(Records from a data collection)
════════
--- src/rtl/core/fsr_pkg.sv ---
// fsr_pkg: shared types and constants of the queue core with search, sort and reverse
// used by the channel interfaces, the compare unit and the top level
package fsr_pkg;

	localparam int DEPTH  = 16;
	localparam int PTR_W  = $clog2(DEPTH);
	localparam int CNT_W  = $clog2(DEPTH + 1);
	localparam int DATA_W = 32;
	localparam int FUNC_W = 3;
	localparam int STAT_W = 2;
	localparam int OCC_W  = 5;

	typedef logic [FUNC_W-1:0]        func_t;
	typedef logic signed [DATA_W-1:0] data_t;
	typedef logic [STAT_W-1:0]        stat_t;
	typedef logic [OCC_W-1:0]         occ_t;

	localparam func_t OP_ENQ  = 3'd0;
	localparam func_t OP_DEQ  = 3'd1;
	localparam func_t OP_SRCH = 3'd2;
	localparam func_t OP_SORT = 3'd3;
	localparam func_t OP_REV  = 3'd4;

	localparam stat_t ST_OK    = 2'd0;
	localparam stat_t ST_EMPTY = 2'd1;
	localparam stat_t ST_FULL  = 2'd2;

	typedef struct packed {
		logic eq;
		logic gt;
	} cmp_res_t;

endpackage

--- src/rtl/core/fsr_req_if.sv ---
// fsr_req_if: request channel, one word carries an operation and a value
// depends on fsr_pkg
interface fsr_req_if;
	logic           valid;
	logic           ready;
	fsr_pkg::func_t func;
	fsr_pkg::data_t value;

	modport source(output valid, func, value, input ready);
	modport sink(input valid, func, value, output ready);
endinterface

--- src/rtl/core/fsr_rsp_if.sv ---
// fsr_rsp_if: response channel, one word carries status, found bit and occupancy
// depends on fsr_pkg
interface fsr_rsp_if;
	logic           valid;
	logic           ready;
	fsr_pkg::stat_t status;
	logic           found;
	fsr_pkg::occ_t  occupancy;

	modport source(output valid, status, found, occupancy, input ready);
	modport sink(input valid, status, found, occupancy, output ready);
endinterface

--- src/rtl/core/fifo_with_search_sort_reverse_core.sv ---
// fifo_with_search_sort_reverse_core: bounded queue of signed words with search, sort, reverse
// depends on fsr_pkg, fsr_req_if, fsr_rsp_if, fsr_cmp
//
//   port  dir   contents                        handshake
//   req   in    func, value                     valid/ready
//   rsp   out   status, found, occupancy        valid/ready
//
// enqueue, dequeue and unused codes go straight to the response; search compares
// every held word, reverse swaps pairs from the ends inward; sort runs bubble passes,
// up to n-1 passes for n held words, all on one memory port and one compare unit
// req is ready only while the sequencer is idle; a stalled rsp word holds in its
// register and the next req word is still taken
// arst_n empties the queue; the store itself is not cleared
module fifo_with_search_sort_reverse_core (
	input logic       clk,
	input logic       arst_n,
	fsr_req_if.sink   req,
	fsr_rsp_if.source rsp
);
	import fsr_pkg::*;

	typedef enum logic [3:0] {
		S_IDLE,
		S_SRCH_RD,
		S_SRCH_CMP,
		S_SORT_LD,
		S_SORT_CUR,
		S_SORT_RD,
		S_SORT_CMP,
		S_SORT_END,
		S_REV_RDA,
		S_REV_RDB,
		S_REV_WA,
		S_REV_WB,
		S_DONE
	} state_t;

	state_t             state_q;
	logic [PTR_W-1:0]   head_q;
	logic [CNT_W-1:0]   fill_q;
	logic [PTR_W-1:0]   idx_q;
	logic [PTR_W-1:0]   last_q;
	logic               swapped_q;
	data_t              cur_q;
	data_t              value_q;
	stat_t              status_q;
	logic               found_q;
	logic               rsp_valid_q;
	stat_t              rsp_status_q;
	logic               rsp_found_q;
	occ_t               rsp_occ_q;

	data_t              mem_q [DEPTH];
	data_t              rd_q;
	logic [PTR_W-1:0]   raddr;
	logic [PTR_W-1:0]   waddr;
	data_t              wdata;
	logic               we;
	logic               accept;
	logic               full;
	logic               empty;
	data_t              cmp_a;
	cmp_res_t           cmp;

	function automatic logic [PTR_W-1:0] slot(input logic [PTR_W-1:0] head,
			input logic [PTR_W-1:0] pos);
		logic [PTR_W:0] sum;
		sum = {1'b0, head} + {1'b0, pos};
		if (sum >= (PTR_W+1)'(DEPTH)) begin
			sum = sum - (PTR_W+1)'(DEPTH);
		end
		return sum[PTR_W-1:0];
	endfunction

	assign req.ready = (state_q == S_IDLE);
	assign accept    = req.valid && req.ready;
	assign full      = (fill_q == CNT_W'(DEPTH));
	assign empty     = (fill_q == '0);

	assign rsp.valid     = rsp_valid_q;
	assign rsp.status    = rsp_status_q;
	assign rsp.found     = rsp_found_q;
	assign rsp.occupancy = rsp_occ_q;

	assign cmp_a = (state_q == S_SRCH_CMP) ? value_q : cur_q;

	fsr_cmp u_cmp (
		.a  (cmp_a),
		.b  (rd_q),
		.res(cmp)
	);

	always_comb begin
		raddr = (state_q == S_REV_RDB) ? slot(head_q, last_q) : slot(head_q, idx_q);
		we    = 1'b0;
		waddr = slot(head_q, idx_q);
		wdata = cur_q;
		case (state_q)
			S_IDLE: begin
				if (accept && req.func == OP_ENQ && !full) begin
					we    = 1'b1;
					waddr = slot(head_q, fill_q[PTR_W-1:0]);
					wdata = req.value;
				end
			end
			S_SORT_CMP: begin
				we    = 1'b1;
				waddr = slot(head_q, idx_q - PTR_W'(1));
				wdata = cmp.gt ? rd_q : cur_q;
			end
			S_SORT_END: begin
				we    = 1'b1;
				waddr = slot(head_q, last_q);
				wdata = cur_q;
			end
			S_REV_WA: begin
				we    = 1'b1;
				waddr = slot(head_q, idx_q);
				wdata = rd_q;
			end
			S_REV_WB: begin
				we    = 1'b1;
				waddr = slot(head_q, last_q);
				wdata = cur_q;
			end
			default: begin
				we = 1'b0;
			end
		endcase
	end

	// word store, one write and one registered read per cycle
	always_ff @(posedge clk) begin
		if (we) begin
			mem_q[waddr] <= wdata;
		end
		rd_q <= mem_q[raddr];
	end

	always_ff @(posedge clk or negedge arst_n) begin
		if (!arst_n) begin
			state_q     <= S_IDLE;
			head_q      <= '0;
			fill_q      <= '0;
			idx_q       <= '0;
			last_q      <= '0;
			swapped_q   <= 1'b0;
			status_q    <= ST_OK;
			found_q     <= 1'b0;
			rsp_valid_q <= 1'b0;
		end else begin
			if (rsp_valid_q && rsp.ready && state_q != S_DONE) begin
				rsp_valid_q <= 1'b0;
			end
			case (state_q)
				S_IDLE: begin
					if (accept) begin
						value_q  <= req.value;
						status_q <= ST_OK;
						found_q  <= 1'b0;
						idx_q    <= '0;
						last_q   <= PTR_W'(fill_q - CNT_W'(1));
						swapped_q <= 1'b0;
						state_q  <= S_DONE;
						case (req.func)
							OP_ENQ: begin
								if (full) begin
									status_q <= ST_FULL;
								end else begin
									fill_q <= fill_q + CNT_W'(1);
								end
							end
							OP_DEQ: begin
								if (empty) begin
									status_q <= ST_EMPTY;
								end else begin
									fill_q <= fill_q - CNT_W'(1);
									head_q <= (fill_q == CNT_W'(1)) ? '0
										: slot(head_q, PTR_W'(1));
								end
							end
							OP_SRCH: begin
								if (!empty) begin
									state_q <= S_SRCH_RD;
								end
							end
							OP_SORT: begin
								if (fill_q > CNT_W'(1)) begin
									state_q <= S_SORT_LD;
								end
							end
							OP_REV: begin
								if (fill_q > CNT_W'(1)) begin
									state_q <= S_REV_RDA;
								end
							end
							default: begin
								state_q <= S_DONE;
							end
						endcase
					end
				end
				S_SRCH_RD: begin
					state_q <= S_SRCH_CMP;
				end
				S_SRCH_CMP: begin
					if (cmp.eq) begin
						found_q <= 1'b1;
					end
					if (idx_q == PTR_W'(fill_q - CNT_W'(1))) begin
						state_q <= S_DONE;
					end else begin
						idx_q   <= idx_q + PTR_W'(1);
						state_q <= S_SRCH_RD;
					end
				end
				S_SORT_LD: begin
					state_q <= S_SORT_CUR;
				end
				S_SORT_CUR: begin
					cur_q   <= rd_q;
					idx_q   <= PTR_W'(1);
					state_q <= S_SORT_RD;
				end
				S_SORT_RD: begin
					state_q <= S_SORT_CMP;
				end
				// larger word bubbles toward the tail
				S_SORT_CMP: begin
					if (cmp.gt) begin
						swapped_q <= 1'b1;
					end else begin
						cur_q <= rd_q;
					end
					if (idx_q == last_q) begin
						state_q <= S_SORT_END;
					end else begin
						idx_q   <= idx_q + PTR_W'(1);
						state_q <= S_SORT_RD;
					end
				end
				S_SORT_END: begin
					if (swapped_q && last_q > PTR_W'(1)) begin
						last_q    <= last_q - PTR_W'(1);
						idx_q     <= '0;
						swapped_q <= 1'b0;
						state_q   <= S_SORT_LD;
					end else begin
						state_q <= S_DONE;
					end
				end
				S_REV_RDA: begin
					state_q <= S_REV_RDB;
				end
				S_REV_RDB: begin
					cur_q   <= rd_q;
					state_q <= S_REV_WA;
				end
				S_REV_WA: begin
					state_q <= S_REV_WB;
				end
				S_REV_WB: begin
					if (({1'b0, idx_q} + (PTR_W+1)'(2)) < {1'b0, last_q}) begin
						idx_q   <= idx_q + PTR_W'(1);
						last_q  <= last_q - PTR_W'(1);
						state_q <= S_REV_RDA;
					end else begin
						state_q <= S_DONE;
					end
				end
				S_DONE: begin
					if (!rsp_valid_q || rsp.ready) begin
						rsp_valid_q  <= 1'b1;
						rsp_status_q <= status_q;
						rsp_found_q  <= found_q;
						rsp_occ_q    <= OCC_W'(fill_q);
						state_q      <= S_IDLE;
					end
				end
				default: begin
					state_q <= S_IDLE;
				end
			endcase
		end
	end

	a_fill_bound: assert property (@(posedge clk) disable iff (!arst_n)
		fill_q <= CNT_W'(DEPTH))
		else $error("fill count above depth");

	a_empty_head: assert property (@(posedge clk) disable iff (!arst_n)
		fill_q == '0 |-> head_q == '0)
		else $error("head not at zero on empty queue");

	a_full_drop: assert property (@(posedge clk) disable iff (!arst_n)
		rsp.valid && rsp.status == ST_FULL |-> rsp.occupancy == OCC_W'(DEPTH))
		else $error("full status with room left");

	a_empty_deq: assert property (@(posedge clk) disable iff (!arst_n)
		rsp.valid && rsp.status == ST_EMPTY |-> rsp.occupancy == '0 && !rsp.found)
		else $error("empty status on held words");

endmodule

--- src/rtl/core/fsr_cmp.sv ---
// fsr_cmp: shared signed compare unit for search and sort
// depends on fsr_pkg
module fsr_cmp (
	input  fsr_pkg::data_t   a,
	input  fsr_pkg::data_t   b,
	output fsr_pkg::cmp_res_t res
);
	import fsr_pkg::*;

	always_comb begin
		res.eq = (a == b);
		res.gt = (a > b);
	end
endmodule
--- src/flat_wrapper.sv ---
// flat-port wrapper written by rule: the top's interface ports become plain ports
module fifo_with_search_sort_reverse_core_flat import fsr_pkg::*;
  (clk, arst_n, req_valid, req_func, req_value, req_ready, rsp_valid, rsp_status, rsp_found, rsp_occupancy, rsp_ready);
  fsr_req_if req_i ();
  fsr_rsp_if rsp_i ();
  input logic clk;
  input logic arst_n;
  input wire logic [$bits(req_i.valid)-1:0] req_valid;
  input wire logic [$bits(req_i.func)-1:0] req_func;
  input wire logic [$bits(req_i.value)-1:0] req_value;
  output wire logic [$bits(req_i.ready)-1:0] req_ready;
  output wire logic [$bits(rsp_i.valid)-1:0] rsp_valid;
  output wire logic [$bits(rsp_i.status)-1:0] rsp_status;
  output wire logic [$bits(rsp_i.found)-1:0] rsp_found;
  output wire logic [$bits(rsp_i.occupancy)-1:0] rsp_occupancy;
  input wire logic [$bits(rsp_i.ready)-1:0] rsp_ready;
  assign req_i.valid = req_valid;
  assign req_i.func = req_func;
  assign req_i.value = req_value;
  assign req_ready = req_i.ready;
  assign rsp_valid = rsp_i.valid;
  assign rsp_status = rsp_i.status;
  assign rsp_found = rsp_i.found;
  assign rsp_occupancy = rsp_i.occupancy;
  assign rsp_i.ready = rsp_ready;
  fifo_with_search_sort_reverse_core u_core (.clk(clk), .arst_n(arst_n), .req(req_i), .rsp(rsp_i));
endmodule
--- config.mk ---
export PLATFORM = sky130hd
export DESIGN_NAME = fifo_with_search_sort_reverse_core_flat
export DESIGN_NICKNAME = d
export VERILOG_FILES = /design/src/rtl/core/fsr_pkg.sv /design/src/rtl/core/fsr_req_if.sv /design/src/rtl/core/fsr_rsp_if.sv /design/src/rtl/core/fifo_with_search_sort_reverse_core.sv /design/src/rtl/core/fsr_cmp.sv /design/src/flat_wrapper.sv
export SDC_FILE = /design/constraint.sdc
export NUM_CORES = 1
export LEC_CHECK = 0
export BUFFER_PORTS_ARGS = -buffer_cell sky130_fd_sc_hd__buf_2
export CORE_MARGIN = 4
export CORE_UTILIZATION = 45
export CTS_CLUSTER_SIZE = 30
export DETAILED_ROUTE_END_ITERATION = 16
export PLACE_DENSITY = 0.63
export SLEW_MARGIN = 0
export SYNTH_ARGS = -nofsm -noshare
export SYNTH_HDL_FRONTEND = slang
export SYNTH_SLANG_ARGS = --single-unit
--- constraint.sdc ---
create_clock -name clk -period 7.5 [get_ports clk]
set_clock_uncertainty 0.1 [all_clocks]
set_input_delay 1.5 -clock clk [delete_from_list [all_inputs] [get_ports clk]]
set_output_delay 1.5 -clock clk [all_outputs]
set_load 0.1 [all_outputs]
==> summary.txt, run 1 <==
Outcome
  • Status: finished clean

Synthesis
  • Number of library cell types mapped by synthesis: 78
  • Top-count cell post-synth: edfxtp_1
  • Flops & latches, synth: 642
  • Simple-gate share of the synthesized area: 7.804%
  • Largest family of logic cells by synthesized area: compound AO/OA/AOI/OAI gates
  • Synth Area in Compound Gates: around a tenth
  • Largest cells by area after synthesis: edfxtp_1 (64%), mux4_2 (5.2%), nand2_1 (2.9%)
  • Asr flop ratio synth: between 4 and 5%
  • Commonest cells post-synth: edfxtp_1 (584), nand2_1 (214), nor2_1 (138), inv_1 (76), a21oi_1 (67)
  • Area leader, netlist: edfxtp_1
  • Post-Synth XOR/XNOR Area: 1.002%
  • Top cell type's share of synthesized area: 63.52%
  • Synth Instances: 1874
  • YS warnings: 0
  • Synthesized netlist net count: around 2000
  • Adder-cell area share of the yosys netlist: 2.964%
  • Number of flops mapped to enable cells by yosys: roughly 580
  • Mapped Avg Cell Area: 14.73 um^2
  • Sequential share of the synthesized area: 68.20%
  • Multiplexer share of the synthesized area: under 10%
  • Synth Flop Type: edfxtp_1
  • Synth Cell Area: 27610 um^2

Finish
  • Layout Cells excl Fill: 2761
  • Area growth, synth to finish: 12.90%
  • Layout cells sized above 1: 17.18%
  • Diodes inserted: 0
  • Layout Nets: approximately 2000
  • Multi-input logic area: 8215 um^2
  • Register area: 18830 um^2
  • Fillcell total: 5000

GRT
  • Largest net degree at the start of global routing: 117
  • Total GRT Usage: 21.42%
  • Congestion Overflow GR: 0
  • First-pass GRT wire length: ~110 mm
  • Vias in the first global route: 16120
  • Initial antenna violation count: 0

Critical path
  • Delay-heaviest family, CP: simple AND/OR/NAND/NOR gates
  • Critical path, cell by cell: nand2b_1, nor3_2, buf_4, mux2_2, ha_1, nand4_1, nor4_1, nand4_1, a41o_1, o21ai_2, buf_4, and3_1, buf_4, a221o_1
  • CP bufs+invs: 3
  • CP required: 7720 ps
  • Crit. End Element: flip-flop
  • CP startpoint kind: flip-flop
  • Worst Path Arrival: 6140 ps
  • CP Max Fanout: 40
  • Slowest CP cell: dfrtp_1
  • Most frequent CP cell: buf_4
  • Setup CP Type: reg2reg
  • CP max stage delay: approximately 690 ps

Timing
  • Final setup fails: 0
  • Crit path time final: 5920 ps
  • Pins over their slew limit: 0
  • Setup_tns: 0 ps
  • Final worst slack: 1580 ps
  • Period utilisation layout: 78.94%
  • Final Hold Viols: 0
  • Slew @ Worst Pin: 1203 ps
  • Fmax: 168.9 MHz
  • Slew HR: 19.78%
  • Setup repair after global routing missed its margin: no

Detailed routing
  • Via/cell ratio: 6.018
  • Via count: 16620
  • Final ANT Viol Nets: 0
  • Uppermost layer routed: met4
  • Final wirelength: around 71 mm
  • DRC violations left: 0
  • DR WL/cell: about 26 um
  • M1 WL: 29.14 mm
  • Met2 wire length: approximately 34 mm
  • Iteration-0 DRC Markers: roughly 1900
  • WL met3: 6.516 mm
  • Drt pass-1 iters: 6

Clock network
  • Cts bufs inserted: 67
  • Clock latency on the worst-skew pair: slightly above 600 ps
  • Clock Tree Root: clkbuf_16
  • Hold buffers post-CTS: 0
  • CTS tree: yes
  • # clock sinks: between 600 and 700
  • Worst-case clock buffer depth: 3
  • Worst-path clk slew: 60 ps
  • Cells resized by post-CTS repair: 0
  • Postcts setup bufs: 0
  • H-tree depth: 3

Placed design
  • Dpl hpwl: 41.29 mm
  • Pre-CTS setup slack: 1646 ps
  • RePlAce Congestion: 0.8425
  • Placed cells: 2641
  • Port Buffers: 48

Floorplan
  • Die height: between 200 and 300 um
  • Site Rows: 90
  • Initial core utilization: 45.57%
  • Die area: 65380 um^2
  • Core Area: 60580 um^2
  • Chip width: 255.7 um
  • Total I/O pin count: 49

Worst hold path
  • Worst Hold Class: reg2reg

Power and ir drop
  • Power per cell area: 473.7 nW/um^2
  • Leakage power: roughly 11 nW
  • Worst IR Drop VDD: roughly 0.00039 V

Job
  • Total of max-cap violations: 0
## cell usage in the layout (no fill, tap or decap), types with 8 or more instances in the layout
master and n:
edfxtp_1 584, nand2_1 214, nor2_1 119, inv_1 76
clkbuf_16 69, a21oi_1 67, mux4_2 64, ha_1 59
buf_2 48, mux2i_1 39, buf_4 38, a211oi_1 37
nor2b_1 36, a32oi_1 32, dfxtp_1 32, o221ai_1 31
o21ai_0 28, nor3_1 27, mux2_2 26, dfrtp_1 26
a221o_1 21, nor2_4 19, a222oi_1 19, xnor2_1 15
xor2_1 14, nand3_1 14, clkinv_2 13, nand2b_1 12
nand4_1 12, clkbuf_1 12, bufinv_16 10, a21o_1 9
a31oi_1 9, o21ai_1 8, o22ai_1 8, o2bb2ai_1 8
o31ai_1 8
## stage by stage
| stage | power, mW | util [%] | hold WS (ps) | area [um^2] |
|---|---|---|---|---|
| after floorplan | 9.641 | - | 323.1 | 27610 |
| after global placement | 11.18 | 47.62 | 337.5 | 28850 |
| after detailed placement | 11.32 | 47.62 | 334.3 | 28850 |
| after CTS | 14.81 | 51.45 | 354.1 | 31170 |
| after global routing | 15.55 | 51.45 | 375.4 | 31170 |
| final | 14.76 | 51.45 | 360.7 | 31170 |
## power breakdown
| group | leakage [nW] | total [mW] | switching, mW | internal [mW] |
|---|---|---|---|---|
| Sequential | 5.90 | 5.42 | 0.324 | 5.09 |
| Clock | 1.14 | 3.48 | 1.39 | 2.10 |
| Combinational | 3.80 | 5.86 | 3.71 | 2.15 |
| Total | 10.8 | 14.8 | 5.43 | 9.34 |
## worst register-to-register path, stage by stage (launching register included)
cell	delay (ps)
dfrtp_1	690
nand2b_1	320
nor3_2	230
buf_4	490
mux2_2	420
ha_1	340
nand4_1	190
nor4_1	460
nand4_1	230
a41o_1	290
o21ai_2	60
buf_4	320
and3_1	610
buf_4	360
a221o_1	540
## final timing paths
kind / startpoint / to / slack (ps) / depth (start not counted)
min: u_core.status_q[0] / u_core.rsp.status[0] / 360 / 0
max in group asynchronous: arst_n / u_core.rsp.valid / 5970 / 1
min in group asynchronous: arst_n / u_core.fill_q[2] / 850 / 1
min reg2reg: u_core.status_q[0] / u_core.rsp.status[0] / 360 / 0
max: u_core.state_q[1] / u_core.mem_q[11][7] / 1580 / 14
max reg2reg: u_core.state_q[1] / u_core.mem_q[11][7] / 1580 / 14
## final cells by class
class	count	area share, %
timing repair buffer	87	1.750
tap	782	3.139
sequential	642	60.41
clock inverter	34	1.525
inverter	76	0.9153
clock buffer	86	5.905
multi-input combinational	1054	26.36
## metal layers
metal | up-vias | GRT usage, %
met5 | - | 0
met4 | 0 | 6.582
met3 | 102 | 4.522
met2 | 739 | 34.50
met1 | 8410 | 29.59
li1 | 7365 | -
## sequential cells by signal, indices dropped and copies added (netlist names)
register,flops
u_core.status_q,2
u_core.swapped_q,1
u_core.last_q,4
u_core.fill_q,5
u_core.rsp.status,2
u_core.found_q,1
u_core.rsp.found,1
u_core.rsp.occupancy,5
u_core.idx_q,4
u_core.mem_q,512
u_core.cur_q,32
u_core.head_q,4
u_core.rsp.valid,1
u_core.value_q,32
u_core.state_q,4
u_core.rd_q,32
## logic make-up (layout without fill, tap and decap cells)
| family | after synthesis | count (layout) |
|---|---|---|
| adder cells (fa/ha/maj) | 63 | 63 |
| XOR/XNOR | 30 | 30 |
| AO/OA/AOI/OAI | 343 | 343 |
| flip-flops | 642 | 642 |
| multiplexers | 132 | 132 |
| buffers and inverters | 178 | 283 |
| AND/OR/NAND/NOR | 486 | 486 |
(Power assumes the default switching activity.)
==> inputs of run 2 (changes only) <==
PLACE_DENSITY = 0.66   (was 0.63)
clock period = 4.95 ns   (was 7.5 ns; I/O delays follow)
==> run 2 against run 1 <==
  * Maximum frequency increased by 31%
  * Highest routed layer unchanged
  * Worst setup slack worse by 1100 ps
  * Sequential share of layout area shrank 0.69 points
  * Cell count up 0.76%
  * Critical path type unchanged
  * Non-clock buffer count is 25 higher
════════
What to work on —
Copy every line from the data that includes the string "shared".

Response to this exercise —
// fsr_pkg: shared types and constants of the queue core with search, sort and reverse
// fsr_cmp: shared signed compare unit for search and sort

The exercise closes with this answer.